"Quite right. She was there. I was on my way to my room. If your house had electricity, Bobby, this incident would have been avoided. I saw something dark in the corridor."
"You may not know," Graham said, "that ever since we found Howells, one of us has tried, more or less, to keep the entrance of that room under observation."
"Yet you were all downstairs a little while ago," Paredes yawned. "It's too bad. I might have taken my turn then. At any rate, since I was excluded from your confidence, I overcame my natural fear, and, for Bobby's sake, slipped in, and, I am afraid, startled Miss Katherine."
"Yes," she said.
His explanation was reasonable. There was nothing more to be said, but Bobby's doubt of his friend, sown by Graham and stimulated by the incidents of the last hour, was materially strengthened. He felt a sharp fear of Paredes. Such reserve, such concealment of emotion, was scarcely human.
"If," Graham was saying, "you really want to help Bobby, there is something you can do. Will you come downstairs with me for a moment? I'd like to suggest one or two things before the police arrive."

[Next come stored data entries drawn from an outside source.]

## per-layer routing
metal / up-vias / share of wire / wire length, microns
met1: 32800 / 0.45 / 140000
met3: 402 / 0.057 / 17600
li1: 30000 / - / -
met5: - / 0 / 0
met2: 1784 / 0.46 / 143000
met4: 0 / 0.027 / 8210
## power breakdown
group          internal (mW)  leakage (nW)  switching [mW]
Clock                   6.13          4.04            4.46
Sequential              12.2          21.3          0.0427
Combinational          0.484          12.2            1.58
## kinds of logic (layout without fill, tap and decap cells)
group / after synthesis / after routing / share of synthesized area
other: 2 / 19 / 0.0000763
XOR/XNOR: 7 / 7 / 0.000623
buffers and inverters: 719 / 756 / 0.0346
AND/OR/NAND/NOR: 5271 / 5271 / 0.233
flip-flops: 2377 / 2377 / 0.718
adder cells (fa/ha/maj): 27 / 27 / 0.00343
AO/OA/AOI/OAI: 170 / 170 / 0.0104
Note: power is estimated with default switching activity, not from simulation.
--- src/logic/option_cfg_pkg.sv ---
`default_nettype none
package option_cfg_pkg;
  // ********************************************
  // Register map
  // ********************************************
  localparam logic [31:0] OFS_CFG0 = 32'h0000_0000;
  localparam logic [31:0] OFS_CFG1 = 32'h0000_0004;
  localparam logic [31:0] OFS_CTRL = 32'h0000_0008;
  localparam logic [31:0] OFS_STAT = 32'h0000_000C;
  localparam logic [3:0] ADDR_MASK = 4'h0_00C;
  localparam logic [1:0] HTRANS_NONSEQ = 2'h0_2;
  localparam logic [1:0] HTRANS_SEQ = 2'h0_3;
  localparam logic [2:0] HSIZE_WORD = 3'h0_2;

  // ********************************************
  // Unprogrammed byte values
  // ********************************************
  localparam logic [7:0] CFG0_DEFAULT = 8'h00_FC;
  localparam logic [7:0] CFG1_DEFAULT = 8'h00_EF;

  // ********************************************
  // Field positions
  // ********************************************
  localparam int B0_RESERVED = 7;
  localparam int B0_RANGE_LSB = 4;
  localparam int B0_SIZE_LSB = 2;
  localparam int B0_ROP = 1;
  localparam int B0_WP = 0;
  localparam int B1_FACTOR = 7;
  localparam int B1_PLL_BYP = 6;
  localparam int B1_TPLL_BYP = 5;
  localparam int B1_RC_OFF = 4;
  localparam int B1_BO_LSB = 2;
  localparam int B1_WATCHDOG_SOFTWARE_MODE = 1;
  localparam int B1_WATCHDOG_RESET_ON_HALT = 0;
  localparam int CTRL_ERASE = 0;
  localparam int STAT_BUSY = 0;
  localparam int STAT_REFUSED = 1;
  localparam int STAT_ROP = 2;
  localparam int STAT_WP = 3;
  localparam int STAT_PROG = 4;

  // ********************************************
  // First block sizes in bytes
  // ********************************************
  localparam logic [12:0] SIZE_HALF_K = 13'h0_200;
  localparam logic [12:0] SIZE_1K = 13'h0_400;
  localparam logic [12:0] SIZE_2K = 13'h0_800;
  localparam logic [12:0] SIZE_4K = 13'h1_000;

  // ********************************************
  // Types
  // ********************************************
  typedef enum logic [3:0] {
    low_power_range, medium_power_range, medium_speed_range,
    high_speed_range, very_low_power_range, external_clock_input_main,
    external_clock_input_alt, reserved_range, internal_rc
  } clock_source_t;

  typedef enum logic [1:0] {
    brownout_off, brownout_lowest, brownout_medium, brownout_highest
  } brownout_t;

  typedef struct packed {
    clock_source_t clock_source_range;
    logic [12:0] first_block_size;
    logic readout_protect;
    logic write_protect_lock;
    logic pll_factor_select;
    logic main_pll_bypass;
    logic timer_pll_bypass;
    logic internal_rc_off;
    brownout_t brownout_threshold_select;
    logic watchdog_software_mode;
    logic watchdog_reset_on_halt;
  } hw_settings_t;
endpackage
`default_nettype wire

--- src/logic/config_capture.sv ---
`default_nettype none
module config_capture
  import option_cfg_pkg::*;
#(
  parameter int WIDTH = 16
)
(
  // Clock and reset
  input wire logic ref_clk_in,
  input wire logic resetn_in,
  // Stored bytes
  input wire logic [WIDTH-1:0] raw_in,
  output logic [WIDTH-1:0] held_out
);
  // Follow the array while reset is low, freeze afterwards
  always_ff @(posedge ref_clk_in)
  begin
    if (!resetn_in)
    begin
      held_out <= raw_in;
    end
  end
endmodule
`default_nettype wire

--- src/logic/config_decode.sv ---
`default_nettype none
module config_decode
  import option_cfg_pkg::*;
(
  // Clock and reset
  input wire logic ref_clk_in,
  input wire logic resetn_in,
  // Captured bytes
  input wire logic [7:0] byte0_in,
  input wire logic [7:0] byte1_in,
  // Decoded settings
  output hw_settings_t settings_out
);
  // Turn two bytes into settings
  function automatic hw_settings_t decode(input logic [7:0] b0, input logic [7:0] b1);
    hw_settings_t s;
    s = '0;
    s.internal_rc_off = b1[B1_RC_OFF];
    unique case (b0[B0_RANGE_LSB +: 3])
      3'h0_0: s.clock_source_range = low_power_range;
      3'h0_1: s.clock_source_range = medium_power_range;
      3'h0_2: s.clock_source_range = medium_speed_range;
      3'h0_3: s.clock_source_range = high_speed_range;
      3'h0_4: s.clock_source_range = very_low_power_range;
      3'h0_5: s.clock_source_range = external_clock_input_main;
      3'h0_7: s.clock_source_range = external_clock_input_alt;
      default: s.clock_source_range = reserved_range;
    endcase
    if (!b1[B1_RC_OFF])
    begin
      s.clock_source_range = internal_rc;
    end
    unique case (b0[B0_SIZE_LSB +: 2])
      2'h0_0: s.first_block_size = SIZE_HALF_K;
      2'h0_1: s.first_block_size = SIZE_1K;
      2'h0_2: s.first_block_size = SIZE_2K;
      default: s.first_block_size = SIZE_4K;
    endcase
    s.readout_protect = b0[B0_ROP];
    s.write_protect_lock = b0[B0_WP];
    s.pll_factor_select = b1[B1_FACTOR];
    s.main_pll_bypass = b1[B1_PLL_BYP];
    s.timer_pll_bypass = b1[B1_TPLL_BYP];
    unique case (b1[B1_BO_LSB +: 2])
      2'h0_3: s.brownout_threshold_select = brownout_off;
      2'h0_0: s.brownout_threshold_select = brownout_lowest;
      2'h0_1: s.brownout_threshold_select = brownout_medium;
      default: s.brownout_threshold_select = brownout_highest;
    endcase
    s.watchdog_software_mode = b1[B1_WATCHDOG_SOFTWARE_MODE];
    s.watchdog_reset_on_halt = b1[B1_WATCHDOG_RESET_ON_HALT];
    return s;
  endfunction

  // Registered settings, defaults during reset
  always_ff @(posedge ref_clk_in)
  begin
    if (!resetn_in)
    begin
      settings_out <= decode(CFG0_DEFAULT, CFG1_DEFAULT);
    end
    else
    begin
      settings_out <= decode(byte0_in, byte1_in);
    end
  end
endmodule
`default_nettype wire

--- src/logic/option_byte_config_decoder.sv ---
// The placing of the registers and the AHB-Lite interface to the registers were decided locally.
`default_nettype none
module option_byte_config_decoder
  import option_cfg_pkg::*;
(
  // Clock and reset
  input wire logic ref_clk_in,
  input wire logic resetn_in,
  // AHB-Lite slave
  input wire logic hsel_in,
  input wire logic [31:0] haddr_in,
  input wire logic [1:0] htrans_in,
  input wire logic hwrite_in,
  input wire logic [2:0] hsize_in,
  input wire logic [31:0] hwdata_in,
  input wire logic hready_in,
  output logic hreadyout_out,
  output logic hresp_out,
  output logic [31:0] hrdata_out,
  // Non-volatile byte array
  input wire logic [7:0] nv_byte0_in,
  input wire logic [7:0] nv_byte1_in,
  input wire logic nv_write_done_in,
  output logic nv_write_req_out,
  output logic nv_write_sel_out,
  output logic [7:0] nv_write_data_out,
  // Program memory control
  input wire logic mem_erase_done_in,
  output logic mem_erase_req_out,
  output logic program_read_block_out,
  output logic program_write_block_out,
  // Mode and watchdog
  input wire logic prog_mode_in,
  input wire logic watchdog_sw_enable_in,
  input wire logic halt_entry_in,
  output logic halt_reset_out,
  // Decoded settings
  output hw_settings_t settings_out
);
  // ********************************************
  // Declarations
  // ********************************************
  typedef enum logic [2:0] {
    st_idle, st_write, st_mem_erase, st_erase0, st_erase1
  } seq_state_t;

  seq_state_t state_q;
  seq_state_t state_d;
  logic [15:0] held_bytes;
  logic wr_pend_q;
  logic [3:0] wr_addr_q;
  logic rd_sel;
  logic [31:0] rd_data;
  logic wr_fire;
  logic cfg_write;
  logic erase_cmd;
  logic refused_set;
  logic refused_q;
  logic refused_clr;
  logic wp_lock_q;
  logic wp_live;
  logic rop_live;
  logic wdg_active;
  logic word_ok;

  // ********************************************
  // Capture and decode
  // ********************************************
  config_capture #(
    .WIDTH(16)
  ) u_capture (
    .ref_clk_in(ref_clk_in),
    .resetn_in(resetn_in),
    .raw_in({nv_byte1_in, nv_byte0_in}),
    .held_out(held_bytes)
  );

  config_decode u_decode (
    .ref_clk_in(ref_clk_in),
    .resetn_in(resetn_in),
    .byte0_in(held_bytes[7:0]),
    .byte1_in(held_bytes[15:8]),
    .settings_out(settings_out)
  );

  // ********************************************
  // Bus slave
  // ********************************************
  // Address phase qualifiers
  assign word_ok = (hsize_in == HSIZE_WORD);
  assign rd_sel = hsel_in && hready_in && htrans_in[1] && !hwrite_in;

  // Zero wait states, always OKAY
  always_ff @(posedge ref_clk_in)
  begin
    if (!resetn_in)
    begin
      hreadyout_out <= 1'b0;
      hresp_out <= 1'b0;
    end
    else
    begin
      hreadyout_out <= 1'b1;
      hresp_out <= 1'b0;
    end
  end

  // Remember a write address phase
  always_ff @(posedge ref_clk_in)
  begin
    if (!resetn_in)
    begin
      wr_pend_q <= 1'b0;
      wr_addr_q <= 4'h0_0;
    end
    else
    begin
      wr_pend_q <= hsel_in && hready_in && htrans_in[1] && hwrite_in && word_ok;
      wr_addr_q <= haddr_in[3:0] & ADDR_MASK;
    end
  end

  // Read mux; config bytes hidden outside programming mode
  always_comb
  begin
    rd_data = 32'h0000_0000;
    unique case (haddr_in[3:0] & ADDR_MASK)
      OFS_CFG0[3:0]: rd_data[7:0] = prog_mode_in ? nv_byte0_in : 8'h00_00;
      OFS_CFG1[3:0]: rd_data[7:0] = prog_mode_in ? nv_byte1_in : 8'h00_00;
      OFS_CTRL[3:0]: rd_data = 32'h0000_0000;
      default:
      begin
        rd_data[STAT_BUSY] = (state_q != st_idle);
        rd_data[STAT_REFUSED] = refused_q;
        rd_data[STAT_ROP] = settings_out.readout_protect;
        rd_data[STAT_WP] = wp_lock_q;
        rd_data[STAT_PROG] = prog_mode_in;
      end
    endcase
  end

  // Read data registered for the data phase
  always_ff @(posedge ref_clk_in)
  begin
    if (!resetn_in)
    begin
      hrdata_out <= 32'h0000_0000;
    end
    else if (rd_sel)
    begin
      hrdata_out <= word_ok ? rd_data : 32'h0000_0000;
    end
  end

  // ********************************************
  // Write decode and refusal
  // ********************************************
  assign wr_fire = wr_pend_q;
  assign cfg_write = wr_fire &&
    (wr_addr_q == OFS_CFG0[3:0] || wr_addr_q == OFS_CFG1[3:0]);
  assign erase_cmd = wr_fire && (wr_addr_q == OFS_CTRL[3:0]) && hwdata_in[CTRL_ERASE];
  assign refused_clr = wr_fire && (wr_addr_q == OFS_STAT[3:0]) && hwdata_in[STAT_REFUSED];
  assign wp_live = wp_lock_q || nv_byte0_in[B0_WP];
  assign rop_live = nv_byte0_in[B0_ROP];

  // Why a command is refused
  always_comb
  begin
    refused_set = 1'b0;
    if (cfg_write || erase_cmd)
    begin
      if (!prog_mode_in)
      begin
        refused_set = 1'b1;
      end
      else if (wp_live)
      begin
        refused_set = 1'b1;
      end
      else if (state_q != st_idle)
      begin
        refused_set = 1'b1;
      end
      else if (cfg_write && rop_live)
      begin
        refused_set = 1'b1;
      end
    end
  end

  // Sticky refusal flag, set wins over clear
  always_ff @(posedge ref_clk_in)
  begin
    if (!resetn_in)
    begin
      refused_q <= 1'b0;
    end
    else if (refused_set)
    begin
      refused_q <= 1'b1;
    end
    else if (refused_clr)
    begin
      refused_q <= 1'b0;
    end
  end

  // Write protection is permanent once seen
  always_ff @(posedge ref_clk_in)
  begin
    if (!resetn_in)
    begin
      wp_lock_q <= 1'b0;
    end
    else if (settings_out.write_protect_lock || nv_byte0_in[B0_WP])
    begin
      wp_lock_q <= 1'b1;
    end
  end

  // ********************************************
  // Programming sequencer
  // ********************************************
  // Next state
  always_comb
  begin
    state_d = state_q;
    unique case (state_q)
      st_idle:
      begin
        if (!refused_set && cfg_write)
        begin
          state_d = st_write;
        end
        else if (!refused_set && erase_cmd)
        begin
          state_d = rop_live ? st_mem_erase : st_erase0;
        end
      end
      st_write:
      begin
        if (nv_write_done_in)
        begin
          state_d = st_idle;
        end
      end
      st_mem_erase:
      begin
        if (mem_erase_done_in)
        begin
          state_d = st_erase0;
        end
      end
      st_erase0:
      begin
        if (nv_write_done_in)
        begin
          state_d = st_erase1;
        end
      end
      st_erase1:
      begin
        if (nv_write_done_in)
        begin
          state_d = st_idle;
        end
      end
      default: state_d = st_idle;
    endcase
  end

  // State register
  always_ff @(posedge ref_clk_in)
  begin
    if (!resetn_in)
    begin
      state_q <= st_idle;
    end
    else
    begin
      state_q <= state_d;
    end
  end

  // Requests to the byte array and program memory
  always_ff @(posedge ref_clk_in)
  begin
    if (!resetn_in)
    begin
      nv_write_req_out <= 1'b0;
      nv_write_sel_out <= 1'b0;
      nv_write_data_out <= 8'h00_00;
      mem_erase_req_out <= 1'b0;
    end
    else
    begin
      nv_write_req_out <= (state_d == st_write) || (state_d == st_erase0) ||
        (state_d == st_erase1);
      mem_erase_req_out <= (state_d == st_mem_erase);
      if (state_q == st_idle && state_d == st_write)
      begin
        nv_write_sel_out <= (wr_addr_q == OFS_CFG1[3:0]);
        nv_write_data_out <= hwdata_in[7:0];
      end
      else if (state_q != st_erase0 && state_d == st_erase0)
      begin
        nv_write_sel_out <= 1'b0;
        nv_write_data_out <= CFG0_DEFAULT;
      end
      else if (state_q == st_erase0 && state_d == st_erase1)
      begin
        nv_write_sel_out <= 1'b1;
        nv_write_data_out <= CFG1_DEFAULT;
      end
    end
  end

  // ********************************************
  // Protection and watchdog outputs
  // ********************************************
  assign wdg_active = !settings_out.watchdog_software_mode || watchdog_sw_enable_in;

  // Program memory blocking
  always_ff @(posedge ref_clk_in)
  begin
    if (!resetn_in)
    begin
      program_read_block_out <= 1'b0;
      program_write_block_out <= 1'b0;
    end
    else
    begin
      program_read_block_out <= settings_out.readout_protect;
      program_write_block_out <= settings_out.readout_protect || wp_lock_q;
    end
  end

  // Halt entry reset request
  always_ff @(posedge ref_clk_in)
  begin
    if (!resetn_in)
    begin
      halt_reset_out <= 1'b0;
    end
    else
    begin
      halt_reset_out <= halt_entry_in && wdg_active &&
        settings_out.watchdog_reset_on_halt;
    end
  end
endmodule
`default_nettype wire

--- config.mk ---
export PLATFORM = sky130hd
export DESIGN_NAME = option_byte_config_decoder
export DESIGN_NICKNAME = d
export VERILOG_FILES = /design/src/logic/option_cfg_pkg.sv /design/src/logic/config_capture.sv /design/src/logic/config_decode.sv /design/src/logic/option_byte_config_decoder.sv
export SDC_FILE = /design/constraint.sdc
export NUM_CORES = 1
export LEC_CHECK = 0
export BUFFER_PORTS_ARGS = -buffer_cell sky130_fd_sc_hd__buf_2
export CORE_MARGIN = 2
export CORE_UTILIZATION = 35
export DETAILED_ROUTE_END_ITERATION = 16
export MAX_ROUTING_LAYER = met4
export PLACE_DENSITY_LB_ADDON = 0.1
export SYNTH_ARGS = -nofsm -noshare
export SYNTH_HDL_FRONTEND = slang
export SYNTH_SLANG_ARGS = --single-unit
--- constraint.sdc ---
create_clock -name ref_clk_in -period 1.7 [get_ports ref_clk_in]
set_input_delay 0.085 -clock ref_clk_in [delete_from_list [all_inputs] [get_ports ref_clk_in]]
set_output_delay 0.085 -clock ref_clk_in [all_outputs]
set_load 0.01 [all_outputs]
==> results.md, run 1 <==
- Run status: complete, no violations
- Largest net degree at the start of global routing: 36
- Die Area: 7977 um2
- CTS Buf Count: 9
- Worst skew pair latency: 0.33 ns
- Clk_skew: roughly 0.0036 ns
- Area of the multi-input gates: 949.7 um2
- Endpoints failing setup: 0
- GPL Wtd Cong: about 0.80
- DRC viols: 0
- Die Y: about 90 um
- Area leader, netlist: dfxtp_1
- CTS tree: done
- Hold path endpoint: nv_write_data_out[6]$_SDFFE_PN0P_
- IO Pins: 170
- Fin crit share: 96.34%
- Syn-to-layout area delta: 32.27%
- Max Slew Vio Count: 0
- Critical path type: flip-flop to flip-flop
- Clock Pin Slew Worst Setup and Hold Paths: 0.06 ns
- Placed insts: 422
- Minimum clock period: 1.638 ns
- Maximum VDD drop: 0.3020 mV
- Register-to-Register Path Depth: 3
- Reg-to-reg setup timing slack: 0.06 ns
- Yosys top cell area share: 38.51%
- WL final: 5526 um
- Top_reg_cell synth: dfxtp_1
- EDFF count, synth: 15
- Starting Density: ~36%
- Total Nets Final: 449
- Fill count: 717
- Distinct cells, synth: 41
- Number of post-CTS setup repair buffers: 0
- Fin worst setup slack: 0.06226 ns
- Via count: 2,006
- GRT Total Usage: 15.18%
- Post-Syn Area: 2547 um2
- Synthesized instance count: 240
- Clk root buf: clkbuf_8
- Top cells by area, synth: dfxtp_1, edfxtp_1, buf_4
- Longest Clk Path Bufs: 2
- HPWL after DPL: roughly 4000 um
- Seq/Total Area, Yosys: between 50% and 60%
- Max layer used: met4
- Worst Path Arrival: approximately 1.9 ns
- RSZ-0062 raised after global routing: false
- First-pass GRT wire length: 8459 um
- Async S/R FF share, synth: 0%
- Setup WS pre-CTS: -0.02327 ns
- Standard cell core area: 7137 um2
- Antenna Nets Post-Route: 0
- Hold depth: 2
- CP startpoint kind: flip-flop
- Avg WL per Cell: 12.12 um
- Crit Reg-Reg Endpoint: nv_write_data_out[5]$_SDFFE_PN0P_
- FF+latch area: 1431 um2
- Mean post-synth cell area: 10.61 um2
- Std-Cell Rows: 31
- Reg-to-reg startpoint: state_q[1]$_SDFF_PN0_
- GRT overflow: 0
- Max Freq: about 0.6 GHz
- Min-delay src: hwdata_in[6]
- DR WL met2: 2660 um
- Antenna violations before repair: 0
- Synth Register Bits: 64
- DRT met1 WL: 2449 um
- Routed met3 length: 281 um
- Hold Violations, Final: 0
- Drt via density: around 4.4
- Yosys warning total: 0
- H-Tree Depth: 3
- Crit-path max FO: 6
- Pwr/cell area: 937.5 nW/um2
- Non-Filler Instances: 456
- Share of cells above drive strength 1: roughly a third
- Worst setup EP type: flip-flop
- Required time of the critical path: 1.92 ns
- Max-Cap Viols: 0
- Leakage: 0.001532 uW
- N_diodes: 0
- Vias in the first global route: 1,763
- Initial DRC count: slightly below 100
- Port buffer count: 80
- Hold crit path type: input pin to flip-flop
- DIE WIDTH: 89.32 um
- Clock Sinks: 64
- First-pass DRT Iterations: 4
power breakdown:
part	total (uW)	switching [uW]	internal, uW
clock network	1210	545	663
logic	298	163	134
registers	1650	24.0	1630
total	3160	733	2430
flip-flops by register name (all words and copies together) (netlist names):
signal	count
halt_reset_out	1
hrdata_out	8
hreadyout_out	1
mem_erase_req_out	1
nv_write_data_out	8
nv_write_req_out	1
nv_write_sel_out	1
program_read_block_out	1
program_write_block_out	1
refused_q	1
state_q	3
u_capture.held_out	15
u_decode.settings_out	18
wp_lock_q	1
wr_addr_q	2
wr_fire	1
synth_stat cells (all sizes together), types with 2 or more instances:
master   instances
a21oi           13
a221oi           3
and2             6
and3             6
buf             35
clkbuf           6
dfxtp           49
edfxtp          15
ha               2
inv              6
mux2             7
nand2           16
nand2b           6
nand3           12
nor2            16
nor2b            2
nor3             3
nor3b            4
nor4b            2
o2111ai          2
o21ai            5
o221a            5
or2              2
worst max-delay path: stages (launching register included):
cell     delay (ns)
dfxtp_1        0.31
or3_4          0.39
or4_4          0.57
o221a_1        0.26
layout make-up:
class | count | area share (%)
sequential | 64 | 42.48
multi-input combinational | 162 | 28.18
timing repair buffer | 109 | 19.68
clock buffer | 11 | 3.899
tap | 99 | 3.676
clock inverter | 5 | 1.411
inverter | 6 | 0.6684
worst max path at each step:
stage               cells past startpoint                  start  slack, ns                                end
floorplan                               4  state_q[1]$_SDFF_PN0_       0.02  nv_write_data_out[2]$_SDFFE_PN0P_
global placement                        3  state_q[1]$_SDFF_PN0_      -0.03  nv_write_data_out[5]$_SDFFE_PN0P_
detailed placement                      3  state_q[1]$_SDFF_PN0_      -0.02  nv_write_data_out[5]$_SDFFE_PN0P_
CTS                                     3  state_q[1]$_SDFF_PN0_       0.06  nv_write_data_out[5]$_SDFFE_PN0P_
global route                            6  state_q[1]$_SDFF_PN0_     0.0007      nv_write_sel_out$_SDFFE_PN0P_
finish                                  3  state_q[1]$_SDFF_PN0_       0.06  nv_write_data_out[5]$_SDFFE_PN0P_
through the flow:
| step | power (uW) | hold WS, ns | instance area (um2) | utilization (%) | setup TNS [ns] |
|---|---|---|---|---|---|
| global placement | 1951 | 0.2840 | 2995 | 41.97 | -0.1358 |
| detailed placement | 1954 | 0.2811 | 2995 | 41.97 | -0.09683 |
| global route | 3322 | 0.005808 | 3369 | 47.21 | 0 |
| floorplan | 1881 | 0.1127 | 2671 | - | 0 |
| finish | 3159 | 0.02357 | 3369 | 47.21 | 0 |
| CTS | 3213 | 0.0008599 | 3358 | 47.05 | 0 |
what timing repair did:
| item | in CTS | in global routing |
|---|---|---|
| hold buffers | 18 | 0 |
| pin swaps | 0 | 1 |
| hold endpoints to repair | 17 | 0 |
| resized for setup | 1 | 2 |
| endpoints found under the setup margin | 6 | 1 |
metal layers:
metal | up-vias | GRT usage (%)
li1 | 998 | -
met1 | 926 | 18.49
met2 | 72 | 22.49
met3 | 10 | 3.509
met4 | 0 | 9.769
met5 | - | -
layout by cell type, fill, tap and decap left out, types with 6 or more instances in the layout:
| cell type | n |
|---|---|
| buf_4 | 11 |
| inv_1 | 6 |
| dfxtp_1 | 49 |
| nand3_1 | 12 |
| a21oi_1 | 13 |
| clkbuf_8 | 9 |
| mux2_2 | 7 |
| buf_2 | 80 |
| conb_1 | 34 |
| and2_1 | 6 |
| nand2b_1 | 6 |
| dlygate4sd3_1 | 18 |
| nor2_1 | 16 |
| and3_1 | 6 |
| nand2_1 | 16 |
| edfxtp_1 | 15 |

Without hesitation Paredes followed Graham down the stairs.
Katherine turned immediately to Bobby, her eyes eager, full of the tense determination that had dictated her plan in the library.
"Now, Bobby!" she whispered. "And there's no time to waste. They may be here any minute. I won't see you go, but I'll be back at once to guard you against Paredes if he slips up again."
She walked across the hall and disappeared in the newer corridor. Without witness he faced the old corridor, and with the attempt directly ahead his repugnance achieved a new power. The black entrance with its scarcely dared memories reminded him that what he was about to do was directed against more than human law, was an outrage against the dead man. He had to remind himself of the steely purpose with which Howells had marked him as the murderer; and the man's power persisted after death. In such a contest he was justified.